### BRIEF
In the data that follows, count each line with the string "placement"; the reply is the number only.

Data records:
━━━

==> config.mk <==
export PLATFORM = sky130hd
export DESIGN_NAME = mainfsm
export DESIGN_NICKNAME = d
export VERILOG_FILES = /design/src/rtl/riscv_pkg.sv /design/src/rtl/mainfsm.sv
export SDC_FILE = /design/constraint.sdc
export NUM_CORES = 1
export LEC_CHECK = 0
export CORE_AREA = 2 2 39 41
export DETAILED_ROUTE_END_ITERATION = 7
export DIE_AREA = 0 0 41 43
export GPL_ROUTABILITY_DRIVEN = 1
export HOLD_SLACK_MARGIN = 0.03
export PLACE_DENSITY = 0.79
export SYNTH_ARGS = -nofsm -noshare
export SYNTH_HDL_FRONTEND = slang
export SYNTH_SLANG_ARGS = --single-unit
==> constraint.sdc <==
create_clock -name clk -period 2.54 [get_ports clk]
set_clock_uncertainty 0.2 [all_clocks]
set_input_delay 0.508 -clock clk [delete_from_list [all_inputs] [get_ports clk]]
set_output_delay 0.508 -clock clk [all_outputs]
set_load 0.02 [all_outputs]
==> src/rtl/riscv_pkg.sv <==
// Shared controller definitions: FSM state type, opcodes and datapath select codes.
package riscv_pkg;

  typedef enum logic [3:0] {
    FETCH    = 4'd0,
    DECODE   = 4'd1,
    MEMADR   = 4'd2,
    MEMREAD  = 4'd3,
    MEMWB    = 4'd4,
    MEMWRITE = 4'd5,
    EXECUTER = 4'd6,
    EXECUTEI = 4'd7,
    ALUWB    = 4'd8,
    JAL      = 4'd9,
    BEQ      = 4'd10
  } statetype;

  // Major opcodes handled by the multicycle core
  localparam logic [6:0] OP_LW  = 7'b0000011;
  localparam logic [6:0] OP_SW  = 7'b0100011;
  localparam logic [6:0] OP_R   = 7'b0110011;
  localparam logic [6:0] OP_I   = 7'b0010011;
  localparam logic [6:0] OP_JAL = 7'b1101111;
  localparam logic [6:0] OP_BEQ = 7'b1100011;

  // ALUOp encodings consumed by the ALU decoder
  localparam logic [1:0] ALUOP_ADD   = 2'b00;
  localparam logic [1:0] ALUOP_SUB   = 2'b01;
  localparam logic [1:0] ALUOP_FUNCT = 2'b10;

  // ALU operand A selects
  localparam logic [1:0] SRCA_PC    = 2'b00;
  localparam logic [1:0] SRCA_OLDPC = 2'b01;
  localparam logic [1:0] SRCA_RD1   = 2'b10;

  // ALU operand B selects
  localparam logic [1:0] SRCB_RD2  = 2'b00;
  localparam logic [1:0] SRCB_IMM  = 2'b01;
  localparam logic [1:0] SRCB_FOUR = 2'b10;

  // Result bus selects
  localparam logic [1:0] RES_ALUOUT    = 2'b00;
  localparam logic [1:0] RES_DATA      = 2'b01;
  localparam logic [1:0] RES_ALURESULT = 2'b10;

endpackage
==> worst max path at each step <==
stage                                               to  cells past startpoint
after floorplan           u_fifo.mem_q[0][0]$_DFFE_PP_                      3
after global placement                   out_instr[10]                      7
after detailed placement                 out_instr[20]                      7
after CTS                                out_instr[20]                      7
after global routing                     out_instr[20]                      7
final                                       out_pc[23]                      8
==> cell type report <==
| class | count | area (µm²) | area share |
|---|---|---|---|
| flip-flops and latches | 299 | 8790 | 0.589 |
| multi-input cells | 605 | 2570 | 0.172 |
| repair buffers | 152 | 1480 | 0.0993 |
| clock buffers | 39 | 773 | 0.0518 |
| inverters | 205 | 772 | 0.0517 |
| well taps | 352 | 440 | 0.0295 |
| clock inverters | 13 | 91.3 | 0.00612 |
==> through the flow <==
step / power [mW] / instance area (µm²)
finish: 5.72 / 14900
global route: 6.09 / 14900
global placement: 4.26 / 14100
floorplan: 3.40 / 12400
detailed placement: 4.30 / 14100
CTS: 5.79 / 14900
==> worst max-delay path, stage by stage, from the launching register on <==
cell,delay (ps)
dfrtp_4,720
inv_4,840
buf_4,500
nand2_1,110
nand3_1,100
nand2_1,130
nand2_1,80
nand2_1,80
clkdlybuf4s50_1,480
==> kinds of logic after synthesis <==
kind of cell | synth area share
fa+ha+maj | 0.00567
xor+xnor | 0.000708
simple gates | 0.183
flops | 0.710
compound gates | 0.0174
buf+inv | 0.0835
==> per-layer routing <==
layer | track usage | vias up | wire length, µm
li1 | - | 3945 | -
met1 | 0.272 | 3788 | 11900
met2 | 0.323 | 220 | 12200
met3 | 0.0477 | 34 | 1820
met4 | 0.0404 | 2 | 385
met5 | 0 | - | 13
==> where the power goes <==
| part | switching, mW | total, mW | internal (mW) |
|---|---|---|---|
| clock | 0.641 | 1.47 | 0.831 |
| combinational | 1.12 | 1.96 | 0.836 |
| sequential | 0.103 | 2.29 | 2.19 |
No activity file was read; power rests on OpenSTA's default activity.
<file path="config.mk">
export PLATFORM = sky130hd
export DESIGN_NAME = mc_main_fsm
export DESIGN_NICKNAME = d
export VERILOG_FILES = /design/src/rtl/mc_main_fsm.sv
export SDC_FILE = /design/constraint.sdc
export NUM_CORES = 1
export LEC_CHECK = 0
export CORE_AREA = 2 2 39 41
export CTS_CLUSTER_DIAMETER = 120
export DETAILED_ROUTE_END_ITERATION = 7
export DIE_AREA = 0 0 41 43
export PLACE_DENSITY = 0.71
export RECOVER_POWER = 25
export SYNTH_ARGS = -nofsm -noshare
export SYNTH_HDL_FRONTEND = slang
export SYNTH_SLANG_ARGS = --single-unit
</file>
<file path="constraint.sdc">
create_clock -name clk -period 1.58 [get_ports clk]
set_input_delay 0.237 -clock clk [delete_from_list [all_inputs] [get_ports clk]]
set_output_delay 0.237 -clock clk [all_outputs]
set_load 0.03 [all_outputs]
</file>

━━━

### RESULT OF THIS EXERCISE
4